12/12/2025
Brothers and Sisters,
BMWED wants to recognize everyone who submitted photographs, documented defects, wrote reports, shared videos, and told the truth about what you see on the track every day. This is the reason our Brotherhood had the tools to confront the most aggressive railroad safety rollback proposal in decades. Your participation and work resulted in countless pieces of evidence being entered into the FRA record demonstrating that a reduction in track inspections will create a serious safety risk. You were honest, direct, and unfiltered about the dangers that automated systems cannot see, hear, or interpret. Your voices were heard because you refused to stay silent, and you carried the weight of this moment for the entire industry. That is what solidarity looks like.
On December 5, 2025, the Federal Railroad Administration issued a waiver that allows the railroads to move from twice weekly inspections to once weekly on selected subdivisions, but only within strict limits that exist for one reason: BMWED members forced those limits into place. The carriers came in expecting a broad, nationwide reduction in visual track inspections. Instead, they walked away with a narrow, heavily conditioned waiver that reflects exactly what our filings proved. Reducing visual inspections introduces real risks for rail workers, for families living near the tracks, and for the national rail network. Because you documented the truth from the field, any reduction is now tightly controlled, temporary, and subject to immediate reversal the moment safety declines. This is not the victory the carriers wanted. It is a reminder that when our members stand together and speak with evidence and experience, we change outcomes that were supposed to be foregone conclusions.
We also need to correct a false narrative that the railroads and their well-funded AAR lobbyist machine continue to push. They claim the BMWED opposes TGMS, even though every filing and press release we have issued says exactly the opposite, and TGMS has been used on railroads since the 1970s.
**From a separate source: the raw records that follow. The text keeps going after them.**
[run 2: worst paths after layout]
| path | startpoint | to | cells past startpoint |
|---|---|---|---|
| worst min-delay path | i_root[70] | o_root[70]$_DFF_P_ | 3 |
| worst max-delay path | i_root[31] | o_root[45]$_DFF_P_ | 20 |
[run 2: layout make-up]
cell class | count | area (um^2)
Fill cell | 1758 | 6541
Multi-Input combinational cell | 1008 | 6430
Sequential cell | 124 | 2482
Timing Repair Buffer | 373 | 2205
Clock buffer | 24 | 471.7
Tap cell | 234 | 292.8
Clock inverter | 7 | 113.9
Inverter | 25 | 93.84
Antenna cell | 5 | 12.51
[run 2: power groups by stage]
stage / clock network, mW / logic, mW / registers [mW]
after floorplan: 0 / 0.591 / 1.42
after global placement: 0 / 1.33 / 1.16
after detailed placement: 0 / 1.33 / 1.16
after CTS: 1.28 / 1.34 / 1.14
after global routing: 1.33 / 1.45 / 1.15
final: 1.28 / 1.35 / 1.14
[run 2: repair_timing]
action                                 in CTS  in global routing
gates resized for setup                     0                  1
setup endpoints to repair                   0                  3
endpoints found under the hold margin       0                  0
Their claim is political messaging, not fact. The truth is that the AAR knows as much about track safety as you can learn from a conference room PowerPoint in downtown Washington. Their lobbyists have never built or maintained track, yet they feel comfortable lecturing federal regulators at cocktail hours about what “real safety” should look like. If they cared about safety, they would listen to the men and women who actually inspect and maintain the track. What the AAR is selling is not safety. It is a political product designed to justify weaker regulation and higher profits, and it falls apart the moment it touches ballast.
When the AAR’s narrative leads to another railroad disaster, BMWED will not be silent. We have been clear from the start: reducing visual inspections reduces safety and places the physical risk and emotional turmoil on the communities they are entrusted to serve. No railroad or lobbyist will be able to claim they were not warned, because they chose cost cutting over genuine safety. Automated systems cannot replace the full judgment of trained inspectors, and using them to justify fewer inspections endangers workers, the environment, and every community along the rail line.
Wherever this waiver is used, our members must stay vigilant. Every dangerous condition, every defect ATI misses, every environmental hazard, and every inconsistency between automated data and real track conditions must be documented. Your reports will be essential to exposing the consequences of the AAR’s push to weaken safety. We ask that you remain engaged as we monitor this waiver and hold the carriers accountable for every condition placed upon them. Together, we will ensure that rail safety never becomes a bargaining chip for corporate interests and that the truth from the field continues to shape the future of this industry.